WHAT NEEDS TO BE DONE —
Within the records below, find each line with the word "constraint" and copy it out.
---------- RECORDS SUPPLIED
===== src/rtl/ocra1_pkg.sv =====
// rtl/ocra1_pkg.sv - shared constants and FSM state type for the OCRA1 DAC bus receiver
// Contents:
//   ADDR_DAC / ADDR_CTRL   DAC register address codes carried in word[23:20]
//   CTRL_RESET             control register reset value (output grounded, DAC tristated)
//   OPGND / DACTRI         control bits that force the output code to zero
//   WORD_BITS_DEF / DATA_BITS_DEF   default frame and code widths
//   rx_state_e             receiver FSM states
package ocra1_pkg;

   localparam logic [3:0]  ADDR_DAC   = 4'h1;
   localparam logic [3:0]  ADDR_CTRL  = 4'h2;

   localparam logic [19:0] CTRL_RESET = 20'h0000C;
   localparam int          OPGND      = 2;
   localparam int          DACTRI     = 3;

   localparam int          WORD_BITS_DEF = 24;
   localparam int          DATA_BITS_DEF = 18;

   typedef enum logic [1:0] {
      ST_WAIT_IDLE = 2'd0,
      ST_IDLE      = 2'd1,
      ST_SHIFT     = 2'd2,
      ST_COMMIT    = 2'd3
   } rx_state_e;

endpackage


===== src/rtl/ocra1_rx_chan.sv =====
// rtl/ocra1_rx_chan.sv - one DAC channel: shift register, input/output/control registers, output gating
// Ports:
//   clk, rst_n     system clock, synchronous active-low reset
//   shift_clr_i    clear the shift register (start of frame)
//   shift_en_i     shift sdo_i in at the LSB (synchronized sclk falling edge)
//   sdo_i          synchronized serial data for this channel
//   commit_i       good frame: decode the word and update input or control register
//   ldac_i         copy input register to output register
//   word_o         current shift register contents
//   vout_o         registered output code, forced to zero while OPGND or DACTRI is set
module ocra1_rx_chan
   import ocra1_pkg::*;
#(
   parameter int WORD_BITS = WORD_BITS_DEF,
   parameter int DATA_BITS = DATA_BITS_DEF
) (
   input  logic                 clk,
   input  logic                 rst_n,
   input  logic                 shift_clr_i,
   input  logic                 shift_en_i,
   input  logic                 sdo_i,
   input  logic                 commit_i,
   input  logic                 ldac_i,
   output logic [WORD_BITS-1:0] word_o,
   output logic [DATA_BITS-1:0] vout_o
);

   localparam int CTRL_BITS = WORD_BITS - 4;

   logic [WORD_BITS-1:0] shift_q, shift_d;
   logic [DATA_BITS-1:0] in_q, in_d;
   logic [DATA_BITS-1:0] out_q, out_d;
   logic [CTRL_BITS-1:0] ctrl_q, ctrl_d;
   logic [DATA_BITS-1:0] vout_q, vout_d;
   logic [3:0]           addr;
   logic                 dac_wr;
   logic                 ctrl_wr;

   always_comb begin
      shift_d = shift_q;
      if (shift_clr_i) begin
         shift_d = '0;
      end else if (shift_en_i) begin
         shift_d = {shift_q[WORD_BITS-2:0], sdo_i};
      end

      addr    = shift_q[WORD_BITS-1 -: 4];
      dac_wr  = commit_i && (addr == ADDR_DAC);
      ctrl_wr = commit_i && (addr == ADDR_CTRL);

      in_d   = dac_wr  ? shift_q[DATA_BITS+1:2] : in_q;
      ctrl_d = ctrl_wr ? shift_q[CTRL_BITS-1:0] : ctrl_q;

      // in_d rather than in_q: an LDAC landing in the commit cycle moves the
      // freshly written code straight through to the output register.
      out_d  = ldac_i ? in_d : out_q;

      vout_d = (ctrl_q[OPGND] | ctrl_q[DACTRI]) ? '0 : out_q;
   end

   always_ff @(posedge clk) begin
      if (!rst_n) begin
         shift_q <= '0;
         in_q    <= '0;
         out_q   <= '0;
         ctrl_q  <= CTRL_BITS'(CTRL_RESET);
         vout_q  <= '0;
      end else begin
         shift_q <= shift_d;
         in_q    <= in_d;
         out_q   <= out_d;
         ctrl_q  <= ctrl_d;
         vout_q  <= vout_d;
      end
   end

   assign word_o = shift_q;
   assign vout_o = vout_q;

endmodule


===== src/rtl/ocra1_rx.sv =====
// rtl/ocra1_rx.sv - OCRA1 four-channel DAC SPI bus receiver with per-channel register model
// Ports:
//   clk, rst_n                     system clock, synchronous active-low reset
//   oc1_clk_i                      SPI sclk, data sampled on its falling edge
//   oc1_syncn_i, oc1_ldacn_i       frame select and load-DAC strobes, active-low
//   oc1_sdo{x,y,z,z2}_i            serial data per channel, MSB first
//   vout{x,y,z,z2}_o               DAC output codes
//   rx_words_o                     last good frame {z2,z,y,x}
//   rx_valid_o                     one-cycle pulse when rx_words_o is loaded
//   update_o                       one-cycle pulse per LDAC transfer
//   frame_err_o                    sticky bad-length frame flag
//   frame_cnt_o                    good-frame counter, wraps
module ocra1_rx
   import ocra1_pkg::*;
#(
   parameter int SYNC_STAGES = 2,
   parameter int WORD_BITS   = WORD_BITS_DEF,
   parameter int DATA_BITS   = DATA_BITS_DEF
) (
   input  logic                   clk,
   input  logic                   rst_n,
   input  logic                   oc1_clk_i,
   input  logic                   oc1_syncn_i,
   input  logic                   oc1_ldacn_i,
   input  logic                   oc1_sdox_i,
   input  logic                   oc1_sdoy_i,
   input  logic                   oc1_sdoz_i,
   input  logic                   oc1_sdoz2_i,
   output logic [DATA_BITS-1:0]   voutx_o,
   output logic [DATA_BITS-1:0]   vouty_o,
   output logic [DATA_BITS-1:0]   voutz_o,
   output logic [DATA_BITS-1:0]   voutz2_o,
   output logic [4*WORD_BITS-1:0] rx_words_o,
   output logic                   rx_valid_o,
   output logic                   update_o,
   output logic                   frame_err_o,
   output logic [15:0]            frame_cnt_o
);

   localparam int NIN      = 7;
   localparam int BITCNT_W = $clog2(WORD_BITS + 2);
   localparam logic [BITCNT_W-1:0] BITCNT_FULL = BITCNT_W'(WORD_BITS);
   localparam logic [BITCNT_W-1:0] BITCNT_SAT  = BITCNT_W'(WORD_BITS + 1);

   // Bit order {sdoz2, sdoz, sdoy, sdox, ldacn, syncn, sclk}. ldacn resets to
   // its idle high so no false LDAC follows reset; syncn resets low so that
   // WAIT_IDLE only leaves once a real high level has crossed the synchronizer.
   localparam logic [NIN-1:0] SYNC_RST = 7'b000_0100;

   logic [NIN-1:0]                  pins;
   logic [NIN-1:0]                  synced;
   logic [SYNC_STAGES-1:0][NIN-1:0] sync_q, sync_d;
   logic [2:0]                      prev_q, prev_d;

   logic sclk_fall, syncn_fall, syncn_rise, ldac_fall;

   rx_state_e             state_q, state_d;
   logic [BITCNT_W-1:0]   bitcnt_q, bitcnt_d;
   logic                  frame_err_q, frame_err_d;
   logic [15:0]           frame_cnt_q, frame_cnt_d;
   logic                  rx_valid_q, rx_valid_d;
   logic                  update_q, update_d;
   logic [4*WORD_BITS-1:0] rx_words_q, rx_words_d;

   logic                  shift_clr;
   logic                  shift_en;
   logic                  commit;
   logic [WORD_BITS-1:0]  word_x, word_y, word_z, word_z2;

   assign pins = {oc1_sdoz2_i, oc1_sdoz_i, oc1_sdoy_i, oc1_sdox_i,
                  oc1_ldacn_i, oc1_syncn_i, oc1_clk_i};

   always_comb begin
      sync_d    = sync_q;
      sync_d[0] = pins;
      for (int i = 1; i < SYNC_STAGES; i++) begin
         sync_d[i] = sync_q[i-1];
      end
   end

   assign synced = sync_q[SYNC_STAGES-1];
   assign prev_d = synced[2:0];

   assign sclk_fall  =  prev_q[0] & ~synced[0];
   assign syncn_fall =  prev_q[1] & ~synced[1];
   assign syncn_rise = ~prev_q[1] &  synced[1];
   assign ldac_fall  =  prev_q[2] & ~synced[2];

   always_comb begin
      state_d     = state_q;
      bitcnt_d    = bitcnt_q;
      frame_err_d = frame_err_q;
      frame_cnt_d = frame_cnt_q;
      rx_valid_d  = 1'b0;
      shift_clr   = 1'b0;
      shift_en    = 1'b0;
      commit      = 1'b0;

      case (state_q)
         ST_WAIT_IDLE: begin
            if (synced[1]) begin
               state_d = ST_IDLE;
            end
         end
         ST_IDLE: begin
            if (syncn_fall) begin
               state_d   = ST_SHIFT;
               bitcnt_d  = '0;
               shift_clr = 1'b1;
            end
         end
         ST_SHIFT: begin
            // End of frame wins over a coincident sclk edge.
            if (syncn_rise) begin
               state_d = ST_COMMIT;
            end else if (sclk_fall) begin
               shift_en = 1'b1;
               if (bitcnt_q != BITCNT_SAT) begin
                  bitcnt_d = bitcnt_q + BITCNT_W'(1);
               end
            end
         end
         ST_COMMIT: begin
            state_d = ST_IDLE;
            if (bitcnt_q == BITCNT_FULL) begin
               commit      = 1'b1;
               rx_valid_d  = 1'b1;
               frame_cnt_d = frame_cnt_q + 16'd1;
            end else begin
               frame_err_d = 1'b1;
            end
         end
         default: begin
            state_d = ST_WAIT_IDLE;
         end
      endcase

      rx_words_d = commit ? {word_z2, word_z, word_y, word_x} : rx_words_q;
      update_d   = ldac_fall;
   end

   always_ff @(posedge clk) begin
      if (!rst_n) begin
         sync_q      <= {SYNC_STAGES{SYNC_RST}};
         prev_q      <= SYNC_RST[2:0];
         state_q     <= ST_WAIT_IDLE;
         bitcnt_q    <= '0;
         frame_err_q <= 1'b0;
         frame_cnt_q <= '0;
         rx_valid_q  <= 1'b0;
         update_q    <= 1'b0;
         rx_words_q  <= '0;
      end else begin
         sync_q      <= sync_d;
         prev_q      <= prev_d;
         state_q     <= state_d;
         bitcnt_q    <= bitcnt_d;
         frame_err_q <= frame_err_d;
         frame_cnt_q <= frame_cnt_d;
         rx_valid_q  <= rx_valid_d;
         update_q    <= update_d;
         rx_words_q  <= rx_words_d;
      end
   end

   ocra1_rx_chan #(.WORD_BITS(WORD_BITS), .DATA_BITS(DATA_BITS)) u_chan_x (
      .clk(clk), .rst_n(rst_n), .shift_clr_i(shift_clr), .shift_en_i(shift_en),
      .sdo_i(synced[3]), .commit_i(commit), .ldac_i(ldac_fall),
      .word_o(word_x), .vout_o(voutx_o)
   );

   ocra1_rx_chan #(.WORD_BITS(WORD_BITS), .DATA_BITS(DATA_BITS)) u_chan_y (
      .clk(clk), .rst_n(rst_n), .shift_clr_i(shift_clr), .shift_en_i(shift_en),
      .sdo_i(synced[4]), .commit_i(commit), .ldac_i(ldac_fall),
      .word_o(word_y), .vout_o(vouty_o)
   );

   ocra1_rx_chan #(.WORD_BITS(WORD_BITS), .DATA_BITS(DATA_BITS)) u_chan_z (
      .clk(clk), .rst_n(rst_n), .shift_clr_i(shift_clr), .shift_en_i(shift_en),
      .sdo_i(synced[5]), .commit_i(commit), .ldac_i(ldac_fall),
      .word_o(word_z), .vout_o(voutz_o)
   );

   ocra1_rx_chan #(.WORD_BITS(WORD_BITS), .DATA_BITS(DATA_BITS)) u_chan_z2 (
      .clk(clk), .rst_n(rst_n), .shift_clr_i(shift_clr), .shift_en_i(shift_en),
      .sdo_i(synced[6]), .commit_i(commit), .ldac_i(ldac_fall),
      .word_o(word_z2), .vout_o(voutz2_o)
   );

   assign rx_words_o  = rx_words_q;
   assign rx_valid_o  = rx_valid_q;
   assign update_o    = update_q;
   assign frame_err_o = frame_err_q;
   assign frame_cnt_o = frame_cnt_q;

endmodule


===== config.mk =====
export PLATFORM = sky130hd
export DESIGN_NAME = ocra1_rx
export DESIGN_NICKNAME = d
export VERILOG_FILES = /design/src/rtl/ocra1_pkg.sv /design/src/rtl/ocra1_rx_chan.sv /design/src/rtl/ocra1_rx.sv
export SDC_FILE = /design/constraint.sdc
export NUM_CORES = 1
export LEC_CHECK = 0
export CAP_MARGIN = 10
export CORE_MARGIN = 2
export CORE_UTILIZATION = 45
export DETAILED_ROUTE_END_ITERATION = 12
export PLACE_DENSITY = 0.69
export SLEW_MARGIN = 25
export SYNTH_ARGS = -nofsm -noshare
export SYNTH_HDL_FRONTEND = slang
export SYNTH_SLANG_ARGS = --single-unit
export TNS_END_PERCENT = 5

===== constraint.sdc =====
create_clock -name clk -period 4.3 [get_ports clk]
set_input_delay 0.86 -clock clk [delete_from_list [all_inputs] [get_ports clk]]
set_output_delay 0.86 -clock clk [all_outputs]
set_load 0.02 [all_outputs]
--------------------
RESULT FOR THIS EXERCISE —
export SDC_FILE = /design/constraint.sdc
===== constraint.sdc =====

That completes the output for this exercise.